══ EXERCISE INPUT ══

[config.mk]
export PLATFORM = sky130hd
export DESIGN_NAME = sprite_compositor
export DESIGN_NICKNAME = d
export VERILOG_FILES = /design/src/rtl/vga_pkg.sv /design/src/rtl/sprite_hit_unit.sv /design/src/rtl/sprite_compositor.sv
export SDC_FILE = /design/constraint.sdc
export NUM_CORES = 1
export LEC_CHECK = 0
export BUFFER_PORTS_ARGS = -buffer_cell sky130_fd_sc_hd__buf_2
export CAP_MARGIN = 10
export CORE_AREA = 2 2 189 191
export DETAILED_ROUTE_END_ITERATION = 7
export DIE_AREA = 0 0 191 193
export GPL_TIMING_DRIVEN = 0
export SLEW_MARGIN = 20
export SYNTH_ARGS = -nofsm -noshare
export SYNTH_HDL_FRONTEND = slang
export SYNTH_SLANG_ARGS = --single-unit
[constraint.sdc]
create_clock -name iVGA_CLK -period 4.2 [get_ports iVGA_CLK]
set_clock_uncertainty 0.15 [all_clocks]
set_input_delay 0.42 -clock iVGA_CLK [delete_from_list [all_inputs] [get_ports iVGA_CLK]]
set_output_delay 0.42 -clock iVGA_CLK [all_outputs]
set_load 0.01 [all_outputs]
[src/rtl/vga_pkg.sv]
// ============================================================================
// Module  : vga_pkg
// Brief   : Shared screen geometry, colours and sprite config encodings.
// Revision: 1.0 - initial release
// ============================================================================
`default_nettype none

package vga_pkg;

  localparam int          SCREEN_W  = 640;
  localparam int          SCREEN_H  = 480;
  localparam logic [23:0] BG_COLOR  = 24'h150088;
  localparam logic [23:0] TRANSP    = 24'hFF00FF;

  localparam int          POS_X_LSB = 0;
  localparam int          POS_Y_LSB = 16;
  localparam int          POS_W     = 10;

  localparam logic [2:0]  CFG_EN    = 3'd0;
  localparam logic [2:0]  CFG_POS0  = 3'd1;

  typedef struct packed {
    logic [POS_W-1:0] y;
    logic [POS_W-1:0] x;
  } spr_pos_t;

  function automatic spr_pos_t pos_from_data(input logic [31:0] data);
    pos_from_data.y = data[POS_Y_LSB +: POS_W];
    pos_from_data.x = data[POS_X_LSB +: POS_W];
  endfunction

endpackage

`default_nettype wire

[src/rtl/sprite_hit_unit.sv]
// ============================================================================
// Module  : sprite_hit_unit
// Brief   : Combinational box test of one pixel against one sprite.
// Revision: 1.0 - initial release
// ============================================================================
`default_nettype none

module sprite_hit_unit
  import vga_pkg::*;
#(
  parameter int SPR_LOG = 5
) (
  input  logic [POS_W-1:0]   px,
  input  logic [POS_W-1:0]   py,
  input  logic               en,
  input  logic               blank_n,
  input  logic [POS_W-1:0]   sx,
  input  logic [POS_W-1:0]   sy,
  output logic               hit,
  output logic [SPR_LOG-1:0] lx,
  output logic [SPR_LOG-1:0] ly
);

  localparam logic [POS_W:0] c_EDGE = (POS_W+1)'(1 << SPR_LOG);

  // 11-bit end coordinates so boxes near the right/bottom edge never wrap
  logic [POS_W:0] w_x_end;
  logic [POS_W:0] w_y_end;
  logic           w_in_x;
  logic           w_in_y;

  assign w_x_end = {1'b0, sx} + c_EDGE;
  assign w_y_end = {1'b0, sy} + c_EDGE;
  assign w_in_x  = (px >= sx) && ({1'b0, px} < w_x_end);
  assign w_in_y  = (py >= sy) && ({1'b0, py} < w_y_end);
  assign hit     = en && blank_n && w_in_x && w_in_y;
  assign lx      = SPR_LOG'(px - sx);
  assign ly      = SPR_LOG'(py - sy);

endmodule

`default_nettype wire

[src/rtl/sprite_compositor.sv]
// ============================================================================
// Module  : sprite_compositor
// Brief   : Frame-atomic sprite config, priority hit test, 3-stage compositor.
// Revision: 1.0 - initial release
// ============================================================================
`default_nettype none

module sprite_compositor
  import vga_pkg::*;
#(
  parameter int          NSPR     = 4,
  parameter int          SPR_LOG  = 5,
  parameter logic [23:0] BG_COLOR = vga_pkg::BG_COLOR,
  parameter logic [23:0] TRANSP   = vga_pkg::TRANSP
) (
  input  logic        iVGA_CLK,
  input  logic        iRST_n,
  input  logic [9:0]  iPX,
  input  logic [9:0]  iPY,
  input  logic        iBLANK_n,
  input  logic        iVS,
  input  logic        cfg_wr,
  input  logic [2:0]  cfg_sel,
  input  logic [31:0] cfg_data,
  output logic        cfg_pending,
  output logic [11:0] rom_addr,
  input  logic [23:0] rom_q,
  output logic [23:0] oBGR
);

  localparam int ID_W = (NSPR > 1) ? $clog2(NSPR) : 1;

  logic              r_vs_d;
  logic              r_commit;
  logic [NSPR-1:0]   r_pend_en;
  spr_pos_t          r_pend_pos [NSPR];
  logic [NSPR-1:0]   r_en;
  spr_pos_t          r_pos      [NSPR];

  logic              w_wr_valid;
  logic              w_unused_cfg;

  logic [NSPR-1:0]   w_hit;
  logic [SPR_LOG-1:0] w_lx [NSPR];
  logic [SPR_LOG-1:0] w_ly [NSPR];
  logic [ID_W-1:0]   w_win;
  logic              w_any;

  logic              r_hit_d1, r_hit_d2, r_hit_d3;
  logic              r_blank_d1, r_blank_d2, r_blank_d3;
  logic [23:0]       r_q;

  assign w_wr_valid   = cfg_wr && (cfg_sel <= 3'(NSPR));
  assign w_unused_cfg = &{1'b0, cfg_data[31:26], cfg_data[15:10]};

  // Pending regs take writes; committed regs copy them the cycle after iVS falls.
  // Nonblocking semantics mean a write landing on the commit cycle waits a frame.
  always_ff @(posedge iVGA_CLK or negedge iRST_n) begin
    if (!iRST_n) begin
      r_vs_d      <= 1'b1;
      r_commit    <= 1'b0;
      r_pend_en   <= '0;
      r_en        <= '0;
      cfg_pending <= 1'b0;
      for (int i = 0; i < NSPR; i++) begin
        r_pend_pos[i] <= '0;
        r_pos[i]      <= '0;
      end
    end else begin
      r_vs_d   <= iVS;
      r_commit <= r_vs_d && !iVS;
      if (r_commit) begin
        r_en <= r_pend_en;
        for (int i = 0; i < NSPR; i++) r_pos[i] <= r_pend_pos[i];
      end
      if (w_wr_valid) begin
        if (cfg_sel == CFG_EN) r_pend_en <= cfg_data[NSPR-1:0];
        for (int i = 0; i < NSPR; i++) begin
          if (cfg_sel == 3'(int'(CFG_POS0) + i)) r_pend_pos[i] <= pos_from_data(cfg_data);
        end
      end
      if (w_wr_valid)    cfg_pending <= 1'b1;
      else if (r_commit) cfg_pending <= 1'b0;
    end
  end

  generate
    for (genvar g = 0; g < NSPR; g++) begin : g_hit
      sprite_hit_unit #(
        .SPR_LOG (SPR_LOG)
      ) u_hit (
        .px      (iPX),
        .py      (iPY),
        .en      (r_en[g]),
        .blank_n (iBLANK_n),
        .sx      (r_pos[g].x),
        .sy      (r_pos[g].y),
        .hit     (w_hit[g]),
        .lx      (w_lx[g]),
        .ly      (w_ly[g])
      );
    end
  endgenerate

  // Scan from the top index down so the lowest hitting index is left in w_win
  always_comb begin
    w_win = '0;
    w_any = |w_hit;
    for (int i = NSPR - 1; i >= 0; i--) begin
      if (w_hit[i]) w_win = ID_W'(i);
    end
  end

  always_ff @(posedge iVGA_CLK or negedge iRST_n) begin
    if (!iRST_n) begin
      rom_addr   <= '0;
      r_hit_d1   <= 1'b0;
      r_hit_d2   <= 1'b0;
      r_hit_d3   <= 1'b0;
      r_blank_d1 <= 1'b0;
      r_blank_d2 <= 1'b0;
      r_blank_d3 <= 1'b0;
      r_q        <= '0;
    end else begin
      if (w_any) rom_addr <= {w_win, w_ly[w_win], w_lx[w_win]};
      r_hit_d1   <= w_any;
      r_blank_d1 <= iBLANK_n;
      r_hit_d2   <= r_hit_d1;
      r_blank_d2 <= r_blank_d1;
      r_hit_d3   <= r_hit_d2;
      r_blank_d3 <= r_blank_d2;
      r_q        <= rom_q;
    end
  end

  always_comb begin
    oBGR = 24'h000000;
    if (r_blank_d3) oBGR = (r_hit_d3 && (r_q != TRANSP)) ? r_q : BG_COLOR;
  end

endmodule

`default_nettype wire

==> Word level (Yosys, flattened, before mapping) <==
Index checks and enable logic that the tools add are counted.
{ "word_totals": {"register_bits": 213, "input_bits": 84, "out_inout_bits": 37} }
{ "classes": {"addsub": 16, "magnitude_cmp": 18, "n_eq_ne": 5, "mux": 14, "bitwise_logic": 1, "reduce_logical": 32} }
{ "op_table": {"columns": ["operator", "count"], "rows": [
  ["10-bit by 6-bit adder with 11-bit output, second input constant", 8],
  ["10-bit by 11-bit < comparator with 1-bit output", 8],
  ["10-bit >= comparator", 8],
  ["24-bit two-way mux", 2],
  ["5-bit subtractor", 8],
  ["24-bit inequality test, second input constant", 1],
  ["1-bit logical AND", 23],
  ["5-bit binary-select mux with 2-bit select", 2],
  ["5-bit two-way mux", 4],
  ["2-bit AND reduction", 5],
  ["2-bit two-way mux", 4],
  ["3-bit by 2-bit equality test with 1-bit output, second input constant", 2],
  ["4-bit OR reduction", 1],
  ["3-bit by 1-bit equality test with 1-bit output, second input constant", 1],
  ["3-bit equality test, second input constant", 1],
  ["3-bit >= comparator, second input constant", 1],
  ["3-bit less-or-equal comparator, second input constant", 1],
  ["3-bit logical NOT", 1],
  ["2-bit inverter with 3-bit output", 1],
  ["1-bit two-way mux", 2],
  ["2-bit nonzero test", 1],
  ["1-bit logical NOT", 1]
]} }

==> Logic depth before layout (Yosys ltp) <==
Gate-level depths: netlist of the first run.
{ "depth": {"depth_word": 13, "mapped_depth": 13, "ltp_nobuf": 11} }

==> Modules after synthesis <==
From an unflattened synthesis of the first run, not the netlist that was laid out.
{ "hier_totals": {"cells_unflattened": 1097, "area_unflattened_um2": 12504.5} }
{ "modules_own_cells": {"columns": ["module", "instances", "cells_per_inst", "area_per_inst_um2", "seq_area_each_um2"], "rows": [
  ["sprite_compositor", 1, 529, 8260.4, 5331.4],
  ["sprite_hit_unit (g_hit[0].u_hit ...)", 3, 143, 1062.3, 0.0],
  ["sprite_hit_unit (g_hit[3].u_hit)", 1, 139, 1057.3, 0.0]
]} }

==> Worst setup path before layout of the first run <==
No wires, ideal clock.
{ "synth_path": {"path_type": "input to register", "start": "input iPY[0]", "end": "register rom_addr[8]", "setup_time_ns": 0.126, "arrival_time_ns": 2.954, "required_time_ns": 3.924, "slack_ns": 0.970, "path_stages": 11, "path_buffers": 1, "path_cell_list": "inv_1 ha_1 fa_1 nand2b_1 a21oi_1 o221ai_1 a221o_1 or4_1 buf_2 and2_1 a221o_1"} }
{ "synth_via": {"elab_chain_cells": 11} }
{ "synth_lines": {"columns": ["item", "line", "text"], "rows": [
  ["from (decl)", "sprite_compositor.sv:19", "input logic [9:0] iPY,"],
  ["10-bit by 11-bit < comparator with 1-bit output / 10-bit >= comparator (equally long branches)", "sprite_hit_unit.sv:35", "assign w_in_y = (py >= sy) && ({1'b0, py} < w_y_end);"],
  ["1-bit logical AND", "sprite_hit_unit.sv:35", null],
  ["1-bit logical AND", "sprite_hit_unit.sv:36", "assign hit = en && blank_n && w_in_x && w_in_y;"],
  ["2-bit two-way mux (4 in a row)", "sprite_compositor.sv:110", "if (w_hit[i]) w_win = ID_W'(i);"],
  ["2-bit inverter with 3-bit output (not written as such)", "sprite_compositor.sv:125", "if (w_any) rom_addr <= {w_win, w_ly[w_win], w_lx[w_win]};"],
  ["5-bit binary-select mux with 2-bit select", "sprite_compositor.sv:125", null],
  ["5-bit two-way mux (not written as such) (2 in a row)", "sprite_compositor.sv:125", null],
  ["to (signal assigned)", "sprite_compositor.sv:125", null],
  ["to (decl)", "sprite_compositor.sv:26", "output logic [11:0] rom_addr,"]
]} }
Several ways; a longest one is shown, not always the timed one. The select of a mux whose other input is x is not followed.
A chain may end at the register's enable or synchronous reset.

==> Final worst setup path of the first run <==
{ "layout_path": {"start": "register r_pos[35] (netlist bit)", "end": "register rom_addr[1]"} }
{ "layout_rtl": {"columns": ["item", "line", "text"], "rows": [
  ["from (decl)", "sprite_compositor.sv:38", "spr_pos_t r_pos [NSPR];"],
  ["from (signal, indexed assignment)", "sprite_compositor.sv:67", "r_pos[i] <= '0;"],
  ["10-bit by 6-bit adder with 11-bit output", "sprite_hit_unit.sv:33", "assign w_y_end = {1'b0, sy} + c_EDGE;"],
  ["10-bit by 11-bit < comparator with 1-bit output", "sprite_hit_unit.sv:35", null],
  ["1-bit logical AND (*)", "sprite_hit_unit.sv:35", null],
  ["1-bit logical AND (*)", "sprite_hit_unit.sv:36", null],
  ["4-bit OR reduction (*)", "sprite_compositor.sv:108", "w_any = |w_hit;"],
  ["net w_any", "sprite_compositor.sv:47", "logic w_any;"]
]} }
The timed path passes the listed nets; every way through them passes the cells marked *. The select of a mux whose other input is x is not followed.

==> impl_metrics.py, run 1 <==
metrics = {
    "power_and_ir_drop": {
        "power.share.clock": 0.318,
        "switching_power_uw": 2347,
        "cellLeakagePower_uw": 0.006605,
        "vdd.ir_drop.worst_v": 0.0003101,
        "totalPowerFinal_uw": 7241,
        "power_frac_seq": 0.384,
        "combinationalPowerShare": 0.298,
        "power.internal_uw": 4894,
        "power_density_nw_per_um2": 504.0,
        "power.share.switching": 0.3242,
    },
    "logic_synthesis": {
        "yosys.cell_count.top_type": "dfrtp_1",
        "synthesis.area_per_instance_um2": 10.40,
        "ys_ff_latch": 213,
        "synth_area_leaders": "dfrtp_1 44%, ha_1 13%, mux2_2 9.1%, o21ai_0 4.5%, inv_1 3.3%",
        "synthCells": 1157,
        "syn_area_um2": 12030,
        "number_of_distinct_library_cell_variants_in_the_gate_level_netlist_after_synthesis": 68,
        "synth-seq-area-share": 0.4432,
        "edff_count_synth": 0,
        "synth.net_count": 1377,
        "yosysWarningCount": 0,
        "ys_dominant_reg_cell": "dfrtp_1",
        "post_synthesis_async_set_or_reset_flop_share": 1.000,
        "synth_top_cell_by_area": "dfrtp_1",
        "synth.top_cells.by_count": "212 x dfrtp_1, 128 x ha_1, 109 x o21ai_0",
        "yosysTopAreaCellShare": 0.4410,
    },
    "timing": {
        "rsz0062_at_grt": "no",
        "post-route-period-util": 0.9346,
        "final_hold_viol_count": 0,
        "achievable-frequency_mhz": 254.7,
        "timing_worst_slew_pin_value_ps": 992.8,
        "whs_ps": 24.15,
        "finalCriticalPeriod_ps": 3925,
        "final.setup.tns_ps": 0,
        "max-slew-margin-rel": 0.3381,
        "finalSetupViolations": 0,
        "slew_viol_final": 0,
    },
    "critical_path": {
        "critPathBufInv": 2,
        "required_ps": 4450,
        "cp_data_arrival_time_ps": 4180,
        "criticalPathCategory": "flip-flop to flip-flop",
        "critical-path-slowest-cell": "a311oi_1",
        "worst_setup_path_start_kind": "flip-flop",
        "crit_path_end_kind": "flip-flop",
        "critical_path_peak_fanout": 10,
        "max_stage_delay_ps": 590,
        "crit_family": "compound AO/OA/AOI/OAI gates",
        "crit_chain": "ha_1 -> nand3_1 -> xnor2_1 -> ha_1 -> o2111ai_1 -> a311oi_1 -> nor2_1 -> nand4_1 -> clkbuf_1 -> clkbuf_1 -> nand4_1 -> o32a_1",
    },
    "routing": {
        "routed_via_density": 5.089,
        "total_number_of_vias": 9170,
        "detail-route-antenna-nets": 0,
        "firstDrtPassIters": 4,
        "postRouteWirelength_um": 34250,
        "drt_iter0_markers": 576,
        "wire_per_inst_um": 19.01,
        "drc": 0,
    },
    "clocking": {
        "cts.clk_slew.worst_paths_ps": 60,
        "postCtsSetupBuffers": 0,
        "clock_insertion_delay_worst_skew_ps": 540,
        "clkSinkCount": 213,
        "cts_resized": 0,
        "cts_buffer_depth": 3,
        "cts_max_level": 1,
        "cts_root_buffer": "clkbuf_16",
        "tritoncts_clock_tree": "built",
        "numCtsBuffers": 26,
        "ctsHoldBuffers": 28,
    },
    "final_layout": {
        "drive_gt1_frac": 0.1939,
        "diodes": 0,
        "filler_cell_count": 3444,
        "finish.instance_area_um2": 14370,
        "flow.area_growth_from_synthesis_pct": 19.45,
        "finalNetCount": 1543,
        "final-instance-count-excl-fill": 1802,
    },
    "die": {
        "die_x_um": 191,
        "num_io_pins": 121,
        "floorplan.initialDensity": 0.3440,
        "core.rowCount": 69,
        "core_um2": 34960,
        "die_area_um2": 36860,
        "chipHeight_um": 193,
    },
    "hold_path": {
        "worst_hold_path_type": "input port to flip-flop",
    },
    "global_route": {
        "grt_start_max_net_pins": 99,
        "grt_pass1_vias": 9155,
        "grt_usage": 0.1881,
        "grt_antenna_before_repair": 0,
        "grt_overflow": 0,
        "grt_pass1_wl_um": 52830,
    },
    "place": {
        "place_inst": 1728,
        "post-dp-hpwl_um": 25810,
        "buffer_ports.inserted": 108,
        "post_dp_cell_area_um2": 13220,
        "routability_congestion": 0.9034,
    },
    "flow_run": {
        "max_cap_viol_count": 0,
    },
    "outcome": {
        "run_status": "finished, final reports clean",
    },
}
==> cell type report <==
type / count / area, um^2 / area share
Clock buffer: 40 / 764.5 / 0.05320
Timing Repair Buffer: 138 / 885.9 / 0.06165
Clock inverter: 6 / 107.6 / 0.007489
Tap cell: 461 / 576.8 / 0.04014
Sequential cell: 213 / 5331 / 0.3710
Inverter: 109 / 409.1 / 0.02847
Multi-Input combinational cell: 804 / 6168 / 0.4293
Buffer: 31 / 125.1 / 0.008708
==> state kept, by name, indices dropped and copies added, names as in the netlist <==
register,flops
r_hit_d3,1
r_vs_d,1
rom_addr,12
r_blank_d3,1
cfg_pending,1
r_hit_d1,1
r_pend_pos,80
r_pos,80
r_en,4
r_blank_d1,1
r_pend_en,4
r_commit,1
r_q,24
r_blank_d2,1
r_hit_d2,1
==> metal layers <==
layer / track usage / up-vias / part of all wire
li1: - / 4419 / -
met1: 0.2617 / 4510 / 0.48
met4: 0.04681 / 0 / 0.025
met2: 0.3070 / 191 / 0.45
met5: 0 / - / 0
met3: 0.02914 / 50 / 0.043
==> cell families (layout without fill, tap and decap cells) <==
| family | Yosys count | count (layout) | synth area share |
|---|---|---|---|
| buf+inv | 140 | 324 | 0.04441 |
| simple gates | 267 | 267 | 0.1067 |
| xor+xnor | 38 | 38 | 0.02767 |
| fa+ha+maj | 136 | 136 | 0.1465 |
| compound gates | 261 | 261 | 0.1366 |
| flops | 213 | 213 | 0.4432 |
| mux | 102 | 102 | 0.09497 |
==> worst paths after layout <==
path | from | end | slack, ps | cells past startpoint
setup / recovery | r_pos[35] | rom_addr[1] | 270 | 12
hold / removal | cfg_data[25] | r_pend_pos[59] | 20 | 2
setup reg to reg | r_pos[35] | rom_addr[1] | 270 | 12
hold reg to reg | r_blank_d1 | r_blank_d2 | 190 | 0
max in group asynchronous | iRST_n | r_vs_d | 2850 | 3
min in group asynchronous | iRST_n | r_pend_pos[35] | 220 | 2
==> worst reg2reg max path, cell delays in order, from the launching register on <==
cell and delay [ps]:
dfrtp_1 420, ha_1 210, nand3_1 110, xnor2_1 140, ha_1 300, o2111ai_1 130, a311oi_1 590, nor2_1 110
nand4_1 220, clkbuf_1 470, clkbuf_1 470, nand4_1 260, o32a_1 240
==> power groups by stage <==
stage / clock, uW / combinational (uW) / sequential (uW)
after floorplan: 0 / 1450 / 2740
after detailed placement: 0 / 2130 / 2810
after global placement: 0 / 2070 / 2800
after CTS: 2350 / 2160 / 2780
after global routing: 2440 / 2430 / 2840
final: 2300 / 2160 / 2780
==> through the flow <==
step | setup WS, ps | util
floorplan | 970.2 | -
global placement | -1242 | 0.3760
detailed placement | 7.432 | 0.3780
CTS | 316.6 | 0.4110
global route | 59.20 | 0.4110
finish | 274.6 | 0.4110
==> placed cells by master (no fill, tap or decap), types with 10 or more instances in the layout <==
master	n
mux2_2	97
buf_2	108
clkbuf_16	27
dfrtp_1	212
o21a_1	10
a21o_1	12
nand3_1	28
dlygate4sd3_1	28
a21oi_1	50
ha_1	128
nand4_1	14
xnor2_1	30
clkbuf_1	34
and2_1	20
nor2b_1	18
o2111ai_1	11
nand2_1	97
o21ai_0	109
inv_1	107
nor2_1	51
Power figures use the tool's default switching activity.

═══

→ THE PROBLEM: Could you report how many lines of the listing contain the word "decap"? Only the number is needed.

→ COMPLETED TASK: 2